About this task: Retype the records that follow, every line exactly as written.

Data in this exercise:
++++++++++

`config.mk`:
```
export PLATFORM = sky130hd
export DESIGN_NAME = tcw_target_wrapper
export DESIGN_NICKNAME = d
export VERILOG_FILES = /design/src/rtl/tcw_pkg.sv /design/src/rtl/tcw_flag_and.sv /design/src/rtl/tcw_seq_fsm.sv /design/src/rtl/tcw_cycle_counter.sv /design/src/rtl/tcw_target_wrapper.sv
export SDC_FILE = /design/constraint.sdc
export NUM_CORES = 1
export LEC_CHECK = 0
export ABC_AREA = 1
export BUFFER_PORTS_ARGS = -buffer_cell sky130_fd_sc_hd__buf_4
export CAP_MARGIN = 20
export CORE_MARGIN = 2
export CORE_UTILIZATION = 45
export DETAILED_ROUTE_END_ITERATION = 10
export GPL_ROUTABILITY_DRIVEN = 0
export PLACE_DENSITY = 0.71
export SLEW_MARGIN = 10
export SYNTH_ARGS = -nofsm -noshare
export SYNTH_HDL_FRONTEND = slang
export SYNTH_SLANG_ARGS = --single-unit
export TNS_END_PERCENT = 30
```
`constraint.sdc`:
```
create_clock -name clk -period 2.9 [get_ports clk]
set_clock_uncertainty 0.2 [all_clocks]
set_input_delay 0.58 -clock clk [delete_from_list [all_inputs] [get_ports clk]]
set_output_delay 0.58 -clock clk [all_outputs]
set_load 0.005 [all_outputs]
```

++++++++++

Output of the task:
`config.mk`:
```
export PLATFORM = sky130hd
export DESIGN_NAME = tcw_target_wrapper
export DESIGN_NICKNAME = d
export VERILOG_FILES = /design/src/rtl/tcw_pkg.sv /design/src/rtl/tcw_flag_and.sv /design/src/rtl/tcw_seq_fsm.sv /design/src/rtl/tcw_cycle_counter.sv /design/src/rtl/tcw_target_wrapper.sv
export SDC_FILE = /design/constraint.sdc
export NUM_CORES = 1
export LEC_CHECK = 0
export ABC_AREA = 1
export BUFFER_PORTS_ARGS = -buffer_cell sky130_fd_sc_hd__buf_4
export CAP_MARGIN = 20
export CORE_MARGIN = 2
export CORE_UTILIZATION = 45
export DETAILED_ROUTE_END_ITERATION = 10
export GPL_ROUTABILITY_DRIVEN = 0
export PLACE_DENSITY = 0.71
export SLEW_MARGIN = 10
export SYNTH_ARGS = -nofsm -noshare
export SYNTH_HDL_FRONTEND = slang
export SYNTH_SLANG_ARGS = --single-unit
export TNS_END_PERCENT = 30
```
`constraint.sdc`:
```
create_clock -name clk -period 2.9 [get_ports clk]
set_clock_uncertainty 0.2 [all_clocks]
set_input_delay 0.58 -clock clk [delete_from_list [all_inputs] [get_ports clk]]
set_output_delay 0.58 -clock clk [all_outputs]
set_load 0.005 [all_outputs]
```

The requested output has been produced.